Así, en un día de fiesta nacional, a partir del 1 de enero de 2020 todos los mexicanos podrían pasar diariamente por sus… por sus… ah, caray. Por sus  $10.84.

Yo prefiero que esos casi once pesos al día estén en manos de todos y no de los políticos corruptos, sus familias y prestanombres. Prefiero que cada uno los use en lo que necesite a que se vaya en gastos suntuosos. Pero no nos engañemos en el diagnóstico: si llevas la corrupción cuantificada por AMLO a cero, agregas corrupción cero, agregas costo de vigilancia cero y redistribuyes con costo cero, de todos modos el pastel no es suficiente.

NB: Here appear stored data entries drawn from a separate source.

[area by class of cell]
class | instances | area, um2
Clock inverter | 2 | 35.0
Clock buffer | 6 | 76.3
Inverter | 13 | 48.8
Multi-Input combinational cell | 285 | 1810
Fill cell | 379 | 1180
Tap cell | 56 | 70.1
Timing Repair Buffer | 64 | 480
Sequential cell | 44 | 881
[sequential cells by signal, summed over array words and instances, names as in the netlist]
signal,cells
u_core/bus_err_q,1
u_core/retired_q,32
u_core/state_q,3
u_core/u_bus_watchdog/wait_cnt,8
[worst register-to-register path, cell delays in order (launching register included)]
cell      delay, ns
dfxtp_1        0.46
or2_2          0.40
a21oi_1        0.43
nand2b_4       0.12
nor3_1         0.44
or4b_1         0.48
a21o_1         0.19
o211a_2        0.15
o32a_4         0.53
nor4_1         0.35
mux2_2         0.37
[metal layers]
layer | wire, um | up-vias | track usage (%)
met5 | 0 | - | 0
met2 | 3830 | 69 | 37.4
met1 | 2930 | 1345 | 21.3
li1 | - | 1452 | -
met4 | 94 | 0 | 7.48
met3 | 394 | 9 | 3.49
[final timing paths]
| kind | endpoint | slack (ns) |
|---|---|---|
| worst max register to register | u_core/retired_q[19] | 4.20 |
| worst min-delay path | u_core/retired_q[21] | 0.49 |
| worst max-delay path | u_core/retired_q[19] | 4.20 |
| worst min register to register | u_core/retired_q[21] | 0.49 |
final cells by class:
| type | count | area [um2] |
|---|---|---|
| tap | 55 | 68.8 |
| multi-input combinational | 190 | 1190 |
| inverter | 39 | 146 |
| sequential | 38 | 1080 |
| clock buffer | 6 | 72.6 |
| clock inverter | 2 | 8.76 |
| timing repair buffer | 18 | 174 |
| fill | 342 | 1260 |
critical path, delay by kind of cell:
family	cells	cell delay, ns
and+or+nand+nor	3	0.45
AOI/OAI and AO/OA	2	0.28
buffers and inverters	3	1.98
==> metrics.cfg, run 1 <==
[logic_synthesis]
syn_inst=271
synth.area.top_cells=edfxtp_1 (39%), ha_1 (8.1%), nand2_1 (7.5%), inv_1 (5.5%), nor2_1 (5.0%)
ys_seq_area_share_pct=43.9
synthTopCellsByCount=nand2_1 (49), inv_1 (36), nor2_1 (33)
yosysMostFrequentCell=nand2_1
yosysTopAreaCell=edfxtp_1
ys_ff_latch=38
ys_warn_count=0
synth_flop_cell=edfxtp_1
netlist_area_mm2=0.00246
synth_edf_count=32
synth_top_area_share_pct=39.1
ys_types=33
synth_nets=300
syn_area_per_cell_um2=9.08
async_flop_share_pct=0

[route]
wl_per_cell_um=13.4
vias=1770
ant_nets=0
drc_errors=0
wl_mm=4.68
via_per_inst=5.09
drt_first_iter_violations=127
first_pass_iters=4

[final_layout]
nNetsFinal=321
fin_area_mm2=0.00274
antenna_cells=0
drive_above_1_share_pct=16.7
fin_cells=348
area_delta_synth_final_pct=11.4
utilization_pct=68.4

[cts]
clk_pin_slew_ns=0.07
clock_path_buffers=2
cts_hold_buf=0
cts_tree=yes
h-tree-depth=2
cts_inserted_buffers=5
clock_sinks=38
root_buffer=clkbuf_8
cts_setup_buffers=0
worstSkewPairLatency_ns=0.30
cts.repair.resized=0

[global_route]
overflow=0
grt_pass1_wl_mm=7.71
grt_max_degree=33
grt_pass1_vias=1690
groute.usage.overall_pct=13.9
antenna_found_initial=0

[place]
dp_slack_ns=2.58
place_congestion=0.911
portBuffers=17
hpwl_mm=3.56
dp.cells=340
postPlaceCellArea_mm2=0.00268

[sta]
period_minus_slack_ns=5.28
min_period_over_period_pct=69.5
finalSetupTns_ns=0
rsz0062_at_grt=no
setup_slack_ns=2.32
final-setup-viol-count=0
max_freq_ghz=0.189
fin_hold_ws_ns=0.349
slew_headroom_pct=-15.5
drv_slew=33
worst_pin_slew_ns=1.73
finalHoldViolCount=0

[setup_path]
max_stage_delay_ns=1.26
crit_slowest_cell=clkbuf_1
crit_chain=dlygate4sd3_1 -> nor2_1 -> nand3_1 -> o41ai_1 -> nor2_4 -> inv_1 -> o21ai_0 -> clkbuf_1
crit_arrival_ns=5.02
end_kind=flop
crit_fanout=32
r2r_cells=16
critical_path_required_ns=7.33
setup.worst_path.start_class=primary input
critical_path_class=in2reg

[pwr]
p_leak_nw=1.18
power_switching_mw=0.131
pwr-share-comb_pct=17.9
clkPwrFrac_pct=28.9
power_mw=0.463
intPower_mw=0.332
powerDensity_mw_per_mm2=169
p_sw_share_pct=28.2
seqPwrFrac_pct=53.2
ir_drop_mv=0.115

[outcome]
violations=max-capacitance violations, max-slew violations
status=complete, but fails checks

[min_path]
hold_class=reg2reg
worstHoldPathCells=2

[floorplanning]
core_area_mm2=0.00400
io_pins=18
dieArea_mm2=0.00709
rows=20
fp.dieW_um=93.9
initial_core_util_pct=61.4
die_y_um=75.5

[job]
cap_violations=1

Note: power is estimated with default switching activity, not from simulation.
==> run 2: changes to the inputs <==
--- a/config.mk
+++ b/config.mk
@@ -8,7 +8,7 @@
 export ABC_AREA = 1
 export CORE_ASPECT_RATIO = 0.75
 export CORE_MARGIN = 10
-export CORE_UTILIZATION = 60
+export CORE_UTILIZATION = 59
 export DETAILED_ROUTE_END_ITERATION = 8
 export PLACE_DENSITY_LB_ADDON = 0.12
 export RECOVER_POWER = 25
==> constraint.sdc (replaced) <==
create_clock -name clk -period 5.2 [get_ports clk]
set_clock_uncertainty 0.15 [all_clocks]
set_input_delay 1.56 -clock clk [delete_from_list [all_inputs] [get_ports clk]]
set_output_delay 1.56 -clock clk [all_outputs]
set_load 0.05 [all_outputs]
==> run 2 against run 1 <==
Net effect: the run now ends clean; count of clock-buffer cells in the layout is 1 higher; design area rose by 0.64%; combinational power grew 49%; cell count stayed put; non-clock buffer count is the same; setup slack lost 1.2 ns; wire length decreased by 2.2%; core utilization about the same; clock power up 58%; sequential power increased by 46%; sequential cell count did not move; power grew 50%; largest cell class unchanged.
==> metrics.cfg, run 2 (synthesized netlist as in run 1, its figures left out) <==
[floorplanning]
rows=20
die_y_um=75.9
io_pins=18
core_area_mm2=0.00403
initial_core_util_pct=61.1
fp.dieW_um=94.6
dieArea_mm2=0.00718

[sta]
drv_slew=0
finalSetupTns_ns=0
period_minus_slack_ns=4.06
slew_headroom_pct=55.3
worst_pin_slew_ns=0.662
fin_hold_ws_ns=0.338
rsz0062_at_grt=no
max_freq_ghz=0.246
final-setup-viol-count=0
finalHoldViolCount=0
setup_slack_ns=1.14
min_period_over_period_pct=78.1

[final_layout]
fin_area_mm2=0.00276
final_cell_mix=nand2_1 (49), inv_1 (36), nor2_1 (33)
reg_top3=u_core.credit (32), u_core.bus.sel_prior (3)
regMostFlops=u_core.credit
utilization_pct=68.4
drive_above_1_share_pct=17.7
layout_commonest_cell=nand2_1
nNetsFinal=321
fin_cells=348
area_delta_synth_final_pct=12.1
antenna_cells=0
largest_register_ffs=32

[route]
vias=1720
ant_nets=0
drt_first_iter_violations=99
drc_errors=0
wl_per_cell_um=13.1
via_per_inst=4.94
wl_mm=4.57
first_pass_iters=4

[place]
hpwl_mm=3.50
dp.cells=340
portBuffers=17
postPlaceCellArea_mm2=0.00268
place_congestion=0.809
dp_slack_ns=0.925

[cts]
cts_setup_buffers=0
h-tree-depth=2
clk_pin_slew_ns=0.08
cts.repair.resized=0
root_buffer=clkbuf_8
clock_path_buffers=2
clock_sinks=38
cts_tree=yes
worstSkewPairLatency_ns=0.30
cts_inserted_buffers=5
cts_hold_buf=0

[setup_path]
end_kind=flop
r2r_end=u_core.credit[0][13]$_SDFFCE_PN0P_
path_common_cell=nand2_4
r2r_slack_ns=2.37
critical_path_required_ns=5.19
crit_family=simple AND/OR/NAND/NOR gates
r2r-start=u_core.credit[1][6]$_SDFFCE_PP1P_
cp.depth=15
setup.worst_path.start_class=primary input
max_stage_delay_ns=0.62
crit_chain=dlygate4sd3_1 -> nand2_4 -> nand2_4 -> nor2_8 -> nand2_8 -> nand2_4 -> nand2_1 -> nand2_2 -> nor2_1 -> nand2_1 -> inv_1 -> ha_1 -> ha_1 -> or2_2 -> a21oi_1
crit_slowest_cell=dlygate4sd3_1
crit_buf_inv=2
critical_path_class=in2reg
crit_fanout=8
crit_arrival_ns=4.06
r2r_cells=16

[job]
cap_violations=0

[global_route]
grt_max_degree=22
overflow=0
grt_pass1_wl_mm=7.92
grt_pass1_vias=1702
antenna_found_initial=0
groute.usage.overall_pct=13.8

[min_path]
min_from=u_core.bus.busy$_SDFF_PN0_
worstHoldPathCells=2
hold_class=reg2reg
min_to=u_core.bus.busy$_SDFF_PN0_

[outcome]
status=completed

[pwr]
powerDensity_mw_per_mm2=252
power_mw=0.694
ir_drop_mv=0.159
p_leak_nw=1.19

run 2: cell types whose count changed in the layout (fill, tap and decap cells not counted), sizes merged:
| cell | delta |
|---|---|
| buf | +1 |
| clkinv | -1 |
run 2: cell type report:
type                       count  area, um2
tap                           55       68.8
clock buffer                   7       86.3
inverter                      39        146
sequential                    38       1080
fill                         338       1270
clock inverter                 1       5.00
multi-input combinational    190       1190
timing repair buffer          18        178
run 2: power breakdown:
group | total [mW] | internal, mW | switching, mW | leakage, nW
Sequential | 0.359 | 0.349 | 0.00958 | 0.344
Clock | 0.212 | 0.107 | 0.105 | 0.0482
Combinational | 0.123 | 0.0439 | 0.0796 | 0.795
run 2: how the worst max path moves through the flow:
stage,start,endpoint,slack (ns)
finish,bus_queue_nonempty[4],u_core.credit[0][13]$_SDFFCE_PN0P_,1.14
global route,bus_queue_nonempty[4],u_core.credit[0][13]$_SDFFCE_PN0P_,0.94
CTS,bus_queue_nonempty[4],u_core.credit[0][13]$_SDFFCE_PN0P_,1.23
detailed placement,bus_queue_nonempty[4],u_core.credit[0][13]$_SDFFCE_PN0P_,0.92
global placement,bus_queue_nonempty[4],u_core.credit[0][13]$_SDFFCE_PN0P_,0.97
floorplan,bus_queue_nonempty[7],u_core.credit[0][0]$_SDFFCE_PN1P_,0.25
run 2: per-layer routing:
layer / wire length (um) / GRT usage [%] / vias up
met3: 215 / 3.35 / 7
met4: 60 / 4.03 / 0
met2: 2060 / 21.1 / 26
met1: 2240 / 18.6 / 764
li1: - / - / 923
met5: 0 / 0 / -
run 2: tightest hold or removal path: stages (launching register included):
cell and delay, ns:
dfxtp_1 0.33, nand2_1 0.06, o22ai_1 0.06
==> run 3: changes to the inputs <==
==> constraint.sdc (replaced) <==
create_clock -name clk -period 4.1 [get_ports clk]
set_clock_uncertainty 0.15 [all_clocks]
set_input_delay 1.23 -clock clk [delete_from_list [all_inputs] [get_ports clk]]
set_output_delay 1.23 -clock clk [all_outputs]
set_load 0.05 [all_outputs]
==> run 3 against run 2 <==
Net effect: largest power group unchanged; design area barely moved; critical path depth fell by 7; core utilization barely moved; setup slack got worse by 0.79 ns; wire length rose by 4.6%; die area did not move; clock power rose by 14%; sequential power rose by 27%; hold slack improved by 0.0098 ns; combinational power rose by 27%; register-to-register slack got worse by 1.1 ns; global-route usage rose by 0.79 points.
<file path="src/rtl/trace_pkg.sv">
// Shared types and helpers for the trace replay driver.
package trace_pkg;

  localparam int CYCLE_W = 32;

  typedef enum logic [1:0] {
    IDLE   = 2'd0,
    RUN    = 2'd1,
    FINISH = 2'd2
  } state_t;

  // Increment that sticks at all-ones instead of wrapping.
  function automatic logic [CYCLE_W-1:0] sat_inc(input logic [CYCLE_W-1:0] v);
    logic [CYCLE_W-1:0] r;
    if (v == {CYCLE_W{1'b1}}) begin
      r = v;
    end else begin
      r = v + {{(CYCLE_W-1){1'b0}}, 1'b1};
    end
    return r;
  endfunction

endpackage

</file>
<file path="src/rtl/trace_mem.sv">
// Stimulus store: register array, synchronous write, combinational read.
module trace_mem
  import trace_pkg::*;
#(
  parameter int WIDTH = 8,
  parameter int DEPTH = 16,
  localparam int AW = $clog2(DEPTH)
) (
  input  logic             clock,
  input  logic             wr_en,
  input  logic [AW-1:0]    wr_addr,
  input  logic [WIDTH-1:0] wr_data,
  input  logic [AW-1:0]    rd_addr,
  output logic [WIDTH-1:0] rd_data
);

  logic [WIDTH-1:0] mem_q [DEPTH];

  // Contents are deliberately left out of reset.
  always_ff @(posedge clock) begin
    if (wr_en) begin
      mem_q[wr_addr] <= wr_data;
    end
  end

  assign rd_data = mem_q[rd_addr];

endmodule

</file>
<file path="src/rtl/trace_replay_driver.sv">
// Replays stored per-cycle input vectors into a miter, counting cycles and
// latching the first cycle on which the miter reports a failure.
module trace_replay_driver
  import trace_pkg::*;
#(
  parameter int WIDTH        = 8,
  parameter int DEPTH        = 16,
  parameter int STOP_ON_FAIL = 1,
  localparam int AW = $clog2(DEPTH)
) (
  input  logic               clock,
  input  logic               reset,
  input  logic               wr_en,
  input  logic [AW-1:0]      wr_addr,
  input  logic [WIDTH-1:0]   wr_data,
  input  logic               start,
  input  logic [AW:0]        len,
  input  logic               loop,
  input  logic               abort,
  input  logic               fail,
  output logic [WIDTH-1:0]   stim,
  output logic               stim_valid,
  output logic               genclock,
  output logic [CYCLE_W-1:0] cycle,
  output logic               busy,
  output logic               done,
  output logic               fail_seen,
  output logic [CYCLE_W-1:0] fail_cycle
);

  localparam logic [AW:0] DEPTH_L = (AW+1)'(DEPTH);
  localparam logic [AW:0] ONE_L   = (AW+1)'(1'b1);

  state_t             state_q, state_d;
  logic [AW-1:0]      idx_q, idx_d;
  logic [AW:0]        len_q, len_d;
  logic               loop_q, loop_d;
  logic [CYCLE_W-1:0] cycle_q, cycle_d;
  logic [CYCLE_W-1:0] fail_cycle_q, fail_cycle_d;
  logic [WIDTH-1:0]   stim_q, stim_d;
  logic               stim_valid_q, stim_valid_d;
  logic               genclock_q, genclock_d;
  logic               busy_q, busy_d;
  logic               done_q, done_d;
  logic               fail_seen_q, fail_seen_d;

  logic               mem_we_s;
  logic [AW-1:0]      rd_addr_s;
  logic [WIDTH-1:0]   rd_data_s;
  logic [WIDTH-1:0]   rd_word_s;
  logic [AW:0]        len_clamped_s;
  logic               last_s;
  logic               fail_hit_s;

  assign mem_we_s      = wr_en && (state_q == IDLE);
  assign len_clamped_s = (len > DEPTH_L) ? DEPTH_L : len;
  assign last_s        = ({1'b0, idx_q} == (len_q - ONE_L));
  assign fail_hit_s    = fail && stim_valid_q && !fail_seen_q;
  assign rd_addr_s     = ((state_q == RUN) && !last_s) ? (idx_q + AW'(1'b1)) : '0;
  // Forward a same-edge write so start+write to address 0 replays the new word.
  assign rd_word_s     = (mem_we_s && (wr_addr == rd_addr_s)) ? wr_data : rd_data_s;

  trace_mem #(
    .WIDTH (WIDTH),
    .DEPTH (DEPTH)
  ) u_mem (
    .clock   (clock),
    .wr_en   (mem_we_s),
    .wr_addr (wr_addr),
    .wr_data (wr_data),
    .rd_addr (rd_addr_s),
    .rd_data (rd_data_s)
  );

  // Next-state and next-output logic for the replay sequencer.
  always_comb begin
    state_d      = state_q;
    idx_d        = idx_q;
    len_d        = len_q;
    loop_d       = loop_q;
    cycle_d      = cycle_q;
    stim_d       = stim_q;
    fail_seen_d  = fail_seen_q;
    fail_cycle_d = fail_cycle_q;
    stim_valid_d = 1'b0;
    genclock_d   = 1'b0;
    busy_d       = 1'b0;
    done_d       = 1'b0;
    case (state_q)
      IDLE: begin
        if (start) begin
          len_d        = len_clamped_s;
          loop_d       = loop;
          fail_seen_d  = 1'b0;
          fail_cycle_d = '0;
          cycle_d      = '0;
          idx_d        = '0;
          busy_d       = 1'b1;
          if (len_clamped_s == '0) begin
            state_d = FINISH;
            done_d  = 1'b1;
          end else begin
            state_d      = RUN;
            stim_d       = rd_word_s;
            stim_valid_d = 1'b1;
            genclock_d   = 1'b1;
          end
        end else begin
          state_d = IDLE;
        end
      end
      RUN: begin
        if (abort) begin
          state_d = IDLE;
        end else begin
          if (fail_hit_s) begin
            fail_seen_d  = 1'b1;
            fail_cycle_d = cycle_q;
          end else begin
            fail_seen_d  = fail_seen_q;
          end
          // Fail-stop outranks end-of-length; a failing last state still records.
          if ((fail_hit_s && (STOP_ON_FAIL != 0)) || (last_s && !loop_q)) begin
            state_d = FINISH;
            done_d  = 1'b1;
            busy_d  = 1'b1;
          end else begin
            state_d      = RUN;
            idx_d        = rd_addr_s;
            cycle_d      = sat_inc(cycle_q);
            stim_d       = rd_word_s;
            stim_valid_d = 1'b1;
            genclock_d   = 1'b1;
            busy_d       = 1'b1;
          end
        end
      end
      FINISH: begin
        state_d = IDLE;
      end
      default: begin
        state_d = IDLE;
      end
    endcase
  end

  // State and registered outputs.
  always_ff @(posedge clock) begin
    if (reset) begin
      state_q      <= IDLE;
      idx_q        <= '0;
      len_q        <= '0;
      loop_q       <= 1'b0;
      cycle_q      <= '0;
      stim_q       <= '0;
      stim_valid_q <= 1'b0;
      genclock_q   <= 1'b0;
      busy_q       <= 1'b0;
      done_q       <= 1'b0;
      fail_seen_q  <= 1'b0;
      fail_cycle_q <= '0;
    end else begin
      state_q      <= state_d;
      idx_q        <= idx_d;
      len_q        <= len_d;
      loop_q       <= loop_d;
      cycle_q      <= cycle_d;
      stim_q       <= stim_d;
      stim_valid_q <= stim_valid_d;
      genclock_q   <= genclock_d;
      busy_q       <= busy_d;
      done_q       <= done_d;
      fail_seen_q  <= fail_seen_d;
      fail_cycle_q <= fail_cycle_d;
    end
  end

  assign stim       = stim_q;
  assign stim_valid = stim_valid_q;
  assign genclock   = genclock_q;
  assign cycle      = cycle_q;
  assign busy       = busy_q;
  assign done       = done_q;
  assign fail_seen  = fail_seen_q;
  assign fail_cycle = fail_cycle_q;

endmodule

</file>
===== src/rtl/step_channel_mux.sv =====
// step_channel_mux: registered N:1 channel selector with manual select or a rate-divided scan over enabled channels.
module step_channel_mux #(
    parameter int WIDTH    = 3,
    parameter int CHANNELS = 8,
    parameter int SEL_W    = 3,
    parameter int DIV_W    = 16
) (
    input  logic                      clk,
    input  logic                      rst_n,
    input  logic [CHANNELS*WIDTH-1:0] din,
    input  logic                      mode,
    input  logic [SEL_W-1:0]          sel_in,
    input  logic [CHANNELS-1:0]       en_mask,
    input  logic [DIV_W-1:0]          step_div,
    input  logic                      run,
    output logic [WIDTH-1:0]          y,
    output logic [SEL_W-1:0]          ch,
    output logic                      step,
    output logic                      wrap
);
    localparam logic [SEL_W-1:0] LAST = SEL_W'(CHANNELS - 1);

    logic [WIDTH-1:0] w_chan [2**SEL_W];
    logic [SEL_W-1:0] w_sel, w_lo, w_hi;
    logic             w_has_hi;
    logic [WIDTH-1:0] r_y;
    logic [SEL_W-1:0] r_ch;
    logic [DIV_W-1:0] r_cnt;
    logic             r_step, r_wrap, r_mode;

    for (genvar k = 0; k < 2**SEL_W; k++) begin : g_chan
        if (k < CHANNELS) begin : g_real
            assign w_chan[k] = din[k*WIDTH +: WIDTH];
        end else begin : g_pad
            assign w_chan[k] = '0;
        end
    end

    assign w_sel = (sel_in > LAST) ? LAST : sel_in;

    // Downward walk leaves the lowest enabled index and the lowest one above r_ch.
    always_comb begin
        w_lo     = '0;
        w_hi     = '0;
        w_has_hi = 1'b0;
        for (int k = CHANNELS - 1; k >= 0; k--) begin
            if (en_mask[k]) begin
                w_lo = SEL_W'(k);
                if (k > int'(r_ch)) begin
                    w_hi     = SEL_W'(k);
                    w_has_hi = 1'b1;
                end
            end
        end
    end

    always_ff @(posedge clk) begin
        if (!rst_n) begin
            r_y    <= '0;
            r_ch   <= '0;
            r_cnt  <= '0;
            r_step <= 1'b0;
            r_wrap <= 1'b0;
            r_mode <= 1'b0;
        end else begin
            r_mode <= mode;
            r_y    <= w_chan[r_ch];
            r_step <= 1'b0;
            r_wrap <= 1'b0;
            if (!mode) begin
                r_cnt  <= '0;
                r_ch   <= w_sel;
                r_step <= (w_sel != r_ch);
            end else if (!r_mode) begin
                r_cnt <= '0;
            end else if (run && |en_mask) begin
                if (r_cnt >= step_div) begin
                    r_cnt  <= '0;
                    r_ch   <= w_has_hi ? w_hi : w_lo;
                    r_step <= 1'b1;
                    r_wrap <= !w_has_hi;
                end else begin
                    r_cnt <= r_cnt + DIV_W'(1);
                end
            end else if (run) begin
                r_cnt <= '0;
            end
        end
    end

    assign y    = r_y;
    assign ch   = r_ch;
    assign step = r_step;
    assign wrap = r_wrap;
endmodule
`config.mk`:
```
export PLATFORM = sky130hd
export DESIGN_NAME = muldiv_unit
export DESIGN_NICKNAME = d
export VERILOG_FILES = /design/src/rtl/muldiv_pkg.sv /design/src/rtl/muldiv_signfix.sv /design/src/rtl/muldiv_unit.sv
export SDC_FILE = /design/constraint.sdc
export NUM_CORES = 1
export LEC_CHECK = 0
export ABC_AREA = 1
export CAP_MARGIN = 30
export CORE_MARGIN = 2
export CORE_UTILIZATION = 33
export CTS_CLUSTER_SIZE = 14
export DETAILED_ROUTE_END_ITERATION = 7
export SYNTH_ARGS = -nofsm -noshare
export SYNTH_HDL_FRONTEND = slang
export SYNTH_HIERARCHICAL = 1
export SYNTH_SLANG_ARGS = --single-unit
```
`constraint.sdc`:
```
create_clock -name CLK -period 6.2 [get_ports CLK]
set_input_delay 1.24 -clock CLK [delete_from_list [all_inputs] [get_ports CLK]]
set_output_delay 1.24 -clock CLK [all_outputs]
set_load 0.02 [all_outputs]
```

Para que el pastel crezca debe haber inversión privada. De empresarios de todo tipo: extranjeros, mexicanos billonarios, empresarios grandes, empresarios medianos, empresarios pequeños, empresarios micro, cooperativas… de todo tipo. No nos engañemos con recetas fáciles. No basta con vender el avión y mudarse a Palacio Nacional y quitar la peluquería de la Cámara de Diputados.

Cuando empezamos a conocer los innumerables escándalos de corrupción de este sexenio, el PRI guardó silencio. Lo van a pagar perdiendo el poder federal. El PAN tuvo un papel lamentable: guardó durante años un silencio cómplice que hoy le podemos reprochar a Anaya, que ya habla de castigar ese pasado pero cuando era presente no se le escuchó tanta enjundia.

Toda iniciativa sensata contra la corrupción y el despilfarro será bienvenida por mí. Como he comentado antes, creo más en las recetas que pasan por instituciones y contrapesos que las que pasan por caudillos. Pero siendo lacerante el tema de la corrupción, no es la solución a todo ni siquiera con las cuentas más alegres.

Si sobreestimas el poder de una aspirina, no lograrás curar al paciente.